[[ TASK INPUTS open ]]

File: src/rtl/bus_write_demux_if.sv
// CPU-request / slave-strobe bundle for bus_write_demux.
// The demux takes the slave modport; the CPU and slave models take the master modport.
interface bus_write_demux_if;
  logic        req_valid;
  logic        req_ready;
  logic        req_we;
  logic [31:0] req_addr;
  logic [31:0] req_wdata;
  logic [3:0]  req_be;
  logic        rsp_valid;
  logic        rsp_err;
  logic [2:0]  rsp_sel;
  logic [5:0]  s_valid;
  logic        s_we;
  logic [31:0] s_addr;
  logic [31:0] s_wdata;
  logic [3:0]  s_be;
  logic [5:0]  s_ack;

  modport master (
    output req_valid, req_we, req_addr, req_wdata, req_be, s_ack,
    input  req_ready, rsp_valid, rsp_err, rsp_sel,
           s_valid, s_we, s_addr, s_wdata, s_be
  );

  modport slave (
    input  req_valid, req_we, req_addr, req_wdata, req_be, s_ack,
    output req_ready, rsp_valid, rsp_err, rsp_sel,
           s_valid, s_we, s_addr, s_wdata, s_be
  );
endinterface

[[ TASK INPUTS closed ]]
[[ TASK INPUTS open ]]

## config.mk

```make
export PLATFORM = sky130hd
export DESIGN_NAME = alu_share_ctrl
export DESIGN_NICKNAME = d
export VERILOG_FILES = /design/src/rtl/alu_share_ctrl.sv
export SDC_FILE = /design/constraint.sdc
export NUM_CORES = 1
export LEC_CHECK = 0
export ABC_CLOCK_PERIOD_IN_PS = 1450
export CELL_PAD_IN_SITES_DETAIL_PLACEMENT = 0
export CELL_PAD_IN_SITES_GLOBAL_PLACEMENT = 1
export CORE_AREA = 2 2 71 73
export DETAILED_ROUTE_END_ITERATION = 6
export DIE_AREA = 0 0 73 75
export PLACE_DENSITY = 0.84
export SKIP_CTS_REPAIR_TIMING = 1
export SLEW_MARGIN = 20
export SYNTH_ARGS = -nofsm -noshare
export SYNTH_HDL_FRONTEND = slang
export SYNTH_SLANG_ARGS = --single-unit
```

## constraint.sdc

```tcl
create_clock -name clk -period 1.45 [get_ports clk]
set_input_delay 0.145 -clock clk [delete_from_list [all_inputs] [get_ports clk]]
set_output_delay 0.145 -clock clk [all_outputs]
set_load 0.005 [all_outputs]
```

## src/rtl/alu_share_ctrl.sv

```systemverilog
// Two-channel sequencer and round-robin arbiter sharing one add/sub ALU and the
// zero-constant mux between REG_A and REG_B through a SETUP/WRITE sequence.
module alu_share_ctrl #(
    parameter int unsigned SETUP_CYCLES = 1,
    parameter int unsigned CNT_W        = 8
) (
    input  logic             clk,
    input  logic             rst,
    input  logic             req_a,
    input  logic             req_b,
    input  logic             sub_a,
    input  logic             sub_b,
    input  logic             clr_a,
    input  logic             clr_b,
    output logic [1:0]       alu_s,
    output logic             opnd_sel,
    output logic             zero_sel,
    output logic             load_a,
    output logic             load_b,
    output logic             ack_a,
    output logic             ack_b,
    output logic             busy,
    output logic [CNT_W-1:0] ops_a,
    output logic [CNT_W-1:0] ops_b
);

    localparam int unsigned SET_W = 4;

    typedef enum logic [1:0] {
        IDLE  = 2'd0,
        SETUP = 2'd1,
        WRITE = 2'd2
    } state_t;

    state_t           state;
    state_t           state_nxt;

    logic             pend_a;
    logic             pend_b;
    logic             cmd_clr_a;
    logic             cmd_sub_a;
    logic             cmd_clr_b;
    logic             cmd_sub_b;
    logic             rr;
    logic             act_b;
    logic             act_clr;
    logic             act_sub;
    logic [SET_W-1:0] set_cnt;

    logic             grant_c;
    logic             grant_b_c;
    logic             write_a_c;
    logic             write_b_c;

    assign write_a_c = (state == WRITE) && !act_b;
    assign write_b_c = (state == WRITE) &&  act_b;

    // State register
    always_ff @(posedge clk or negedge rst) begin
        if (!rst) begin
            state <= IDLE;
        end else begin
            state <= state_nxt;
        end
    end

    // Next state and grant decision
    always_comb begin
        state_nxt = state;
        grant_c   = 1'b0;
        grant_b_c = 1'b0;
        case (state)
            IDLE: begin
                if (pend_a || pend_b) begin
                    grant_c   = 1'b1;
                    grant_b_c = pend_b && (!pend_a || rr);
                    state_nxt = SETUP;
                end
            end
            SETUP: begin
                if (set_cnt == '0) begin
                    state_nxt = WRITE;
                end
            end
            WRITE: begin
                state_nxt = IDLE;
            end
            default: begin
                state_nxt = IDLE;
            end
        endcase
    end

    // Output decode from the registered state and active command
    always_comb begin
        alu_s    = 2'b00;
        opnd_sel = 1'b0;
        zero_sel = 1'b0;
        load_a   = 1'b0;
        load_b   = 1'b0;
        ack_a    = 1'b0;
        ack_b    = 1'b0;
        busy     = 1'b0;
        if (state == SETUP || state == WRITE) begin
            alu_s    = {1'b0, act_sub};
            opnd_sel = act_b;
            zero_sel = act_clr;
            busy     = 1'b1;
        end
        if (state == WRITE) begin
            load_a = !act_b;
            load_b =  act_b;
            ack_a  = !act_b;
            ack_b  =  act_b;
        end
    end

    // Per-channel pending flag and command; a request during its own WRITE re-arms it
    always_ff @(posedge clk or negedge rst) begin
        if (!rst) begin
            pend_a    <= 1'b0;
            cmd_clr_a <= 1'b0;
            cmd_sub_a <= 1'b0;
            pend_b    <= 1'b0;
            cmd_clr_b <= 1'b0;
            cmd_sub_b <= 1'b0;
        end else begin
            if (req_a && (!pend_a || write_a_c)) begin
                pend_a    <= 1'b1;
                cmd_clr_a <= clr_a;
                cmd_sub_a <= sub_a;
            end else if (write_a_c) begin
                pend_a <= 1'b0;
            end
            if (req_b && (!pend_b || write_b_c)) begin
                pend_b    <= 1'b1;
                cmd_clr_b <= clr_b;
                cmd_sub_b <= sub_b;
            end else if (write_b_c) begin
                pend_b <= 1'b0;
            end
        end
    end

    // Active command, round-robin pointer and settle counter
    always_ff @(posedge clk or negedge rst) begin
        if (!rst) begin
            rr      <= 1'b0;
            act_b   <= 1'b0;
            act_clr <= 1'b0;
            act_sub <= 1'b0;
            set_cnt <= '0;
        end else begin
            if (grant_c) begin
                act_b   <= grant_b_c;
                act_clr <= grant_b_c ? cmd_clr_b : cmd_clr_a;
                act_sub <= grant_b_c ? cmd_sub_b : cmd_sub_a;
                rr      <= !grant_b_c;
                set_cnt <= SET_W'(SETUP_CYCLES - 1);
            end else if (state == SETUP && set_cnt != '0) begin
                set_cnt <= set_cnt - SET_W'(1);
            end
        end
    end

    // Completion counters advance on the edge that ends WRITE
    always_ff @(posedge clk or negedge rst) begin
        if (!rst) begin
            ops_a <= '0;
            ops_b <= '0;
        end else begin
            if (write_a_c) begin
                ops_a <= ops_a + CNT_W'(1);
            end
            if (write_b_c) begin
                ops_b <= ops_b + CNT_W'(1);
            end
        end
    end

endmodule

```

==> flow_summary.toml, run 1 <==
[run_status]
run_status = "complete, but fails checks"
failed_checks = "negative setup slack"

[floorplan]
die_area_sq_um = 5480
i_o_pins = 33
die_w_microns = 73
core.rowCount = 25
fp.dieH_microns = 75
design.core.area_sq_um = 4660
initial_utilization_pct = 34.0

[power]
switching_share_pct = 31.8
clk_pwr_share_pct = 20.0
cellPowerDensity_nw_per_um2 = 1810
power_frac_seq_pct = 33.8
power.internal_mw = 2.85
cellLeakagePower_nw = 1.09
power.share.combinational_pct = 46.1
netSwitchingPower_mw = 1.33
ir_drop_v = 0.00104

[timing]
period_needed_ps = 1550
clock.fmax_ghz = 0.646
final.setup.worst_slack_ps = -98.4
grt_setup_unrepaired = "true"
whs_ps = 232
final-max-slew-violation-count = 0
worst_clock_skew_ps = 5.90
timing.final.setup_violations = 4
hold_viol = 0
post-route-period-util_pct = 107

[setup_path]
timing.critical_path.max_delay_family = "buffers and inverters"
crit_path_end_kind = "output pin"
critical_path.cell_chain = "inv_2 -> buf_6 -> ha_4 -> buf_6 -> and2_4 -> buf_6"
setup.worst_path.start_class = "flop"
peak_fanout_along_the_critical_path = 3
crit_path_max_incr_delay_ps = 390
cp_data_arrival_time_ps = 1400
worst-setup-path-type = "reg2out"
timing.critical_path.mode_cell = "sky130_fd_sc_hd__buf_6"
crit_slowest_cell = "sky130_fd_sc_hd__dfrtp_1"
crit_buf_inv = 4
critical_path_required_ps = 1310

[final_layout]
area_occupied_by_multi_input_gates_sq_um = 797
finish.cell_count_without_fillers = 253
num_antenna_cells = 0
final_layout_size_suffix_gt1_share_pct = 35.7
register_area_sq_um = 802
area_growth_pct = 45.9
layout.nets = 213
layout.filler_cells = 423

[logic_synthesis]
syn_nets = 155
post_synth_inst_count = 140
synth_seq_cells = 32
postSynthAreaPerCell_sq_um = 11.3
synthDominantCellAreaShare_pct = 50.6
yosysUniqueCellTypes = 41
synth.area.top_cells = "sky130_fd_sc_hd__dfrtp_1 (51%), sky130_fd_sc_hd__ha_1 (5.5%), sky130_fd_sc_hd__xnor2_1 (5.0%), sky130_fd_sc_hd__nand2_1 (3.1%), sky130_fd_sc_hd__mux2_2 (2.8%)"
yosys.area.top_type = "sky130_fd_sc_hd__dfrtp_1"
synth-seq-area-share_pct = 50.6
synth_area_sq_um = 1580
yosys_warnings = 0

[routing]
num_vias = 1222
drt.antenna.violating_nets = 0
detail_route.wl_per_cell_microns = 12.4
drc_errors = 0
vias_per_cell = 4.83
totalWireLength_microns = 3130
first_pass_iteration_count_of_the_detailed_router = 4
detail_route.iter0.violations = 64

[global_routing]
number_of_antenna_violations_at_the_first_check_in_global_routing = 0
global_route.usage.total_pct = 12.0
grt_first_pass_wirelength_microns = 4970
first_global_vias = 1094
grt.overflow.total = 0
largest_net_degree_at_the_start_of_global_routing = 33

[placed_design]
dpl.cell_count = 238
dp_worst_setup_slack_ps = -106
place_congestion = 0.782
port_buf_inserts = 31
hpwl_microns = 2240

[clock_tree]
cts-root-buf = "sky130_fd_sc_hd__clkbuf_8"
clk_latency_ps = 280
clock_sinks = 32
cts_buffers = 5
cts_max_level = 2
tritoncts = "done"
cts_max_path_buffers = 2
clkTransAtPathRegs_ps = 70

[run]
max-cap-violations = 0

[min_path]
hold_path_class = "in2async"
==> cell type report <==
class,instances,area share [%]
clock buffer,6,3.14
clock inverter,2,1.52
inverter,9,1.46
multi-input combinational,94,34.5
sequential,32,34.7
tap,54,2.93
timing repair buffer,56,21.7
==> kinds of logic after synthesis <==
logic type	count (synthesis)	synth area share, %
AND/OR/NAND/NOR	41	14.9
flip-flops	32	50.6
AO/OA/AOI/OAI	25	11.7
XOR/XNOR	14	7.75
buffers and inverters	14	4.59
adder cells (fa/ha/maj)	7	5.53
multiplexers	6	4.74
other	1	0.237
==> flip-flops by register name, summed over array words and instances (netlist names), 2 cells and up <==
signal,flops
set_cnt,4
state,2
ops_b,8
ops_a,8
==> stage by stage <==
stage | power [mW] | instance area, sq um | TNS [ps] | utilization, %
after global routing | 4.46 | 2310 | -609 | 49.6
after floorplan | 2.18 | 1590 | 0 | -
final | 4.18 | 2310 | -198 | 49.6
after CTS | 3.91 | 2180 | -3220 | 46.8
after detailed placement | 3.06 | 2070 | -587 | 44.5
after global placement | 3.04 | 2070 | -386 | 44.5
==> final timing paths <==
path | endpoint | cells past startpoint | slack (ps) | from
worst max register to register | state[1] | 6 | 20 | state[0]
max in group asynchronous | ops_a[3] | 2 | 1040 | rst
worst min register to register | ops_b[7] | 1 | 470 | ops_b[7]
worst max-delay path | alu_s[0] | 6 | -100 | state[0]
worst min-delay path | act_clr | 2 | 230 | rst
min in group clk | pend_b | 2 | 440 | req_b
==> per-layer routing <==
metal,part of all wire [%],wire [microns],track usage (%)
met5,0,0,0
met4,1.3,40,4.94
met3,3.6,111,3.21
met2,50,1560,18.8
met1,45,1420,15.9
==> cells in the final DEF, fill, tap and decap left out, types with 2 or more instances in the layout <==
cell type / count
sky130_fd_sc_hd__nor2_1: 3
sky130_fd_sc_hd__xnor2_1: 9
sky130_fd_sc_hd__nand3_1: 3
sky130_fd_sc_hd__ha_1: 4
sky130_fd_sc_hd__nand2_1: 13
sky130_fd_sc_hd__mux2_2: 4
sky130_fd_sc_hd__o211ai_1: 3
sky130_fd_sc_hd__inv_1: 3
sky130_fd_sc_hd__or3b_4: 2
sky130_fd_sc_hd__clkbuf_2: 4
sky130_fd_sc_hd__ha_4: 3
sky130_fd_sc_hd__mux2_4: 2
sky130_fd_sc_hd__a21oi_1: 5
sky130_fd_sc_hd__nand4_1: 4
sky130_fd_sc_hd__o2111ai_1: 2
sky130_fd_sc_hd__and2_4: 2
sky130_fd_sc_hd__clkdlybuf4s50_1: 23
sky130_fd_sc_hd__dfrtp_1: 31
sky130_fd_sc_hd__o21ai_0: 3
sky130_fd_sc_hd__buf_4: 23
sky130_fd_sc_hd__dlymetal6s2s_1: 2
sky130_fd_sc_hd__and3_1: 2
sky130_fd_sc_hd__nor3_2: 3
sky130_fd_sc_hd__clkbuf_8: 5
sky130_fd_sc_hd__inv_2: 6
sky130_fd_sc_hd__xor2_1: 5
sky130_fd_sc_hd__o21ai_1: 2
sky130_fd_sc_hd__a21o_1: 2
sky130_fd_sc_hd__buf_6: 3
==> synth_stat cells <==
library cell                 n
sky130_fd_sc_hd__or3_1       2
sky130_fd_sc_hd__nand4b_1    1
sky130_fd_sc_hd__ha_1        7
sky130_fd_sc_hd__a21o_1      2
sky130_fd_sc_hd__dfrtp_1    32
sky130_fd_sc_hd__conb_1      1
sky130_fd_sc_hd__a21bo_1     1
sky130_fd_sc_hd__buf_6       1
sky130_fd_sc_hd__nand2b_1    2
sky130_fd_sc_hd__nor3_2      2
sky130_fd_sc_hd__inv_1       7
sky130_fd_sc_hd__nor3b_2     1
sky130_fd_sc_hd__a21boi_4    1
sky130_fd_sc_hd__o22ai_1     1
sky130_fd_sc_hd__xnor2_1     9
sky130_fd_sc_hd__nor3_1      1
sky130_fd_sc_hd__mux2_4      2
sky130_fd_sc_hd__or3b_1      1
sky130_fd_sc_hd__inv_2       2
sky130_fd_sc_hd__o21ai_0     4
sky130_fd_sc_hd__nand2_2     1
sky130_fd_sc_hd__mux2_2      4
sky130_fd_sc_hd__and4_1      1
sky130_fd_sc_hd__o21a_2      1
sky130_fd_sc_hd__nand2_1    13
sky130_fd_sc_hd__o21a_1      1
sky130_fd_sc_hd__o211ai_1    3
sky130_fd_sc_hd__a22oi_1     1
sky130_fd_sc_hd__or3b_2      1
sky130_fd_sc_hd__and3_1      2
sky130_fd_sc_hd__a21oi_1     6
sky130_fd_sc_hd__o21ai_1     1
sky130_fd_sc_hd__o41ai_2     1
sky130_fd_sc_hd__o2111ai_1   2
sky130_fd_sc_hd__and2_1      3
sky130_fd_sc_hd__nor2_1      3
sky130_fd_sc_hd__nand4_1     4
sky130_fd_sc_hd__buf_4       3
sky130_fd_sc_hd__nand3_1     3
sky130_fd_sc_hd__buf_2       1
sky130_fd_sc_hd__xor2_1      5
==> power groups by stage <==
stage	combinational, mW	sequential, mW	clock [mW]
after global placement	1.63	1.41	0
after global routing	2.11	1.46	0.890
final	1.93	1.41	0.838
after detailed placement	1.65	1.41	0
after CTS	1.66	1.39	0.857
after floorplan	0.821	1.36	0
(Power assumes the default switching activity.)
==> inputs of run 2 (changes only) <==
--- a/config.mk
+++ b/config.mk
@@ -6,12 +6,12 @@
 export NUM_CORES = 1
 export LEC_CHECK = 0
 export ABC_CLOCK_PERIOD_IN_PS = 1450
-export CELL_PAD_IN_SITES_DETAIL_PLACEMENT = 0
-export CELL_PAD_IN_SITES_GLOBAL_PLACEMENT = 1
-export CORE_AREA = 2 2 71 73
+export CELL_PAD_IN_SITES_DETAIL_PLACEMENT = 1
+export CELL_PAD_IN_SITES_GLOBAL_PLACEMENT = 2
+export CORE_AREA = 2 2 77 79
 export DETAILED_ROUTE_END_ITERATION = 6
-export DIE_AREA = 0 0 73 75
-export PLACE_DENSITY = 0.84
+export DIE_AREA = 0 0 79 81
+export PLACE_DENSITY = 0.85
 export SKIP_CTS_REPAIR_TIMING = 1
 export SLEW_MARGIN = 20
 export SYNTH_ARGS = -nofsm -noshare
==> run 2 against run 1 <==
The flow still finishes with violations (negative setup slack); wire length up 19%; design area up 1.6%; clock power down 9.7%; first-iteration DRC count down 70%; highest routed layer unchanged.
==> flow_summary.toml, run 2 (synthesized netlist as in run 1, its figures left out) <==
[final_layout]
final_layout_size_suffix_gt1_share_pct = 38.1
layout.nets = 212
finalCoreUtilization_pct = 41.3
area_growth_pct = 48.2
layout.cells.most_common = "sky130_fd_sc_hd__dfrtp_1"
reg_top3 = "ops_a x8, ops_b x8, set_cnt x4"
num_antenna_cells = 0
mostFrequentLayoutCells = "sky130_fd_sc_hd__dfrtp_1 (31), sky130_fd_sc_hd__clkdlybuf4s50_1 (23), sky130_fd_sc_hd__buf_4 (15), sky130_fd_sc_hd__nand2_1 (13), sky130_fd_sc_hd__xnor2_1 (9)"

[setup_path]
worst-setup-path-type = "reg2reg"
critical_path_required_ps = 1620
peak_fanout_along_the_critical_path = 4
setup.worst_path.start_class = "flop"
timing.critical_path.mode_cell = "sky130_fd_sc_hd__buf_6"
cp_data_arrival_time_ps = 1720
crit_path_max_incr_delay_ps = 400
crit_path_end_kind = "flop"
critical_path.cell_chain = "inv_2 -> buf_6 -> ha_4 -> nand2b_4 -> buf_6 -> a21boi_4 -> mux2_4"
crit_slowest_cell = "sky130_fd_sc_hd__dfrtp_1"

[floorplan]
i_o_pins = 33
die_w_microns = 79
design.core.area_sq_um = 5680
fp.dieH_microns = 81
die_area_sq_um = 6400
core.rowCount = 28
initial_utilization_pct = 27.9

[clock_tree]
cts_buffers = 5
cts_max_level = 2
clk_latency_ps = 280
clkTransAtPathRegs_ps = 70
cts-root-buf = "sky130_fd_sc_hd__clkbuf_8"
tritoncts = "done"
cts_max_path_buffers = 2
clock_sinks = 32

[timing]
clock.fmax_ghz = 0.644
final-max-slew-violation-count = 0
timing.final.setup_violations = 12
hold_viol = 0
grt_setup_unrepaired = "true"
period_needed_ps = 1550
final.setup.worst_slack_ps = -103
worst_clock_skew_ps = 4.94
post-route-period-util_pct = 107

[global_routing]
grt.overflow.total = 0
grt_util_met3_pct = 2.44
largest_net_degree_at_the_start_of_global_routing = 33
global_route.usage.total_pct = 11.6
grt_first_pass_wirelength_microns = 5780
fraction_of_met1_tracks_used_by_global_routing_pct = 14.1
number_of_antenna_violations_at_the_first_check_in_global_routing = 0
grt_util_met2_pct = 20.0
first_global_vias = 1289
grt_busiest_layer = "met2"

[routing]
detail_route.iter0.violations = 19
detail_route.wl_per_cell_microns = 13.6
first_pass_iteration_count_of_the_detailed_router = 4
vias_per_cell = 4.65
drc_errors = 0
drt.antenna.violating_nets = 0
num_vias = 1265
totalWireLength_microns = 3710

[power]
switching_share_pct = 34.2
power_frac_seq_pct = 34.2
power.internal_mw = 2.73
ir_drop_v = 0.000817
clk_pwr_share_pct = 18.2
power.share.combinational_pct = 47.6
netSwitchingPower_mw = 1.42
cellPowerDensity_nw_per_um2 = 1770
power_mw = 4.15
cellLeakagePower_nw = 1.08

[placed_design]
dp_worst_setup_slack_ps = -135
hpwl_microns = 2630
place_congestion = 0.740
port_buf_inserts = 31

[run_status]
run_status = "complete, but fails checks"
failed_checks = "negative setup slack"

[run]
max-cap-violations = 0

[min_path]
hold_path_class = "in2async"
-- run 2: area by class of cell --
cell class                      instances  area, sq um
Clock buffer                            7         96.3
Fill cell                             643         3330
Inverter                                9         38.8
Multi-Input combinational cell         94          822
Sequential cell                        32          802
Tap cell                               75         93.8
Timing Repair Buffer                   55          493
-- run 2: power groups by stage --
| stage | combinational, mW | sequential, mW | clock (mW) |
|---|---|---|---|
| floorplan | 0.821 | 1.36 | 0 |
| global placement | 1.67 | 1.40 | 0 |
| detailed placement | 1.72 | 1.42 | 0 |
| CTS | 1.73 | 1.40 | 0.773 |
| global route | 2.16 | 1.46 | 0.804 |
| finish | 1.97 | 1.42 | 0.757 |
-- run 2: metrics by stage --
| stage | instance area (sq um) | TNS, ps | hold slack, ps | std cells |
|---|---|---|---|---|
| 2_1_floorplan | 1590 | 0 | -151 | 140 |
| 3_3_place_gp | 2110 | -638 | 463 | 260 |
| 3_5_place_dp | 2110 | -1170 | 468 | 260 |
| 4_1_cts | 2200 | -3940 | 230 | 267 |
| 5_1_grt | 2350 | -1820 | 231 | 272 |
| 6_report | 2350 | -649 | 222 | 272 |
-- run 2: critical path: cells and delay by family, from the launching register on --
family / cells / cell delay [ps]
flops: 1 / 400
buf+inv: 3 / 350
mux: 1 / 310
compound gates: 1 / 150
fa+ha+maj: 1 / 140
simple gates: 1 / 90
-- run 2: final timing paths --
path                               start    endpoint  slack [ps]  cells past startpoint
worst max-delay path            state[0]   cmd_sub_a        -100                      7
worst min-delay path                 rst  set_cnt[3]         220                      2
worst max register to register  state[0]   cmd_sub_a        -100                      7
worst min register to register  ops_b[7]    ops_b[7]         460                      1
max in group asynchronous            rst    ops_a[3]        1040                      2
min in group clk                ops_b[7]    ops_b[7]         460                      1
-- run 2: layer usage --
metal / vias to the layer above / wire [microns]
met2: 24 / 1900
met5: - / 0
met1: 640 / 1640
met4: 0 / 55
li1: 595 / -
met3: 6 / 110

[[ TASK INPUTS closed ]]

▸ WHAT TO WORK ON: Using only the listing above, restate exactly the lines from the line containing "sky130_fd_sc_hd__nand2_1: 13" through the line containing "sky130_fd_sc_hd__clkdlybuf4s50_1: 23", both included.

▸ TASK RESULT:
sky130_fd_sc_hd__nand2_1: 13
sky130_fd_sc_hd__mux2_2: 4
sky130_fd_sc_hd__o211ai_1: 3
sky130_fd_sc_hd__inv_1: 3
sky130_fd_sc_hd__or3b_4: 2
sky130_fd_sc_hd__clkbuf_2: 4
sky130_fd_sc_hd__ha_4: 3
sky130_fd_sc_hd__mux2_4: 2
sky130_fd_sc_hd__a21oi_1: 5
sky130_fd_sc_hd__nand4_1: 4
sky130_fd_sc_hd__o2111ai_1: 2
sky130_fd_sc_hd__and2_4: 2
sky130_fd_sc_hd__clkdlybuf4s50_1: 23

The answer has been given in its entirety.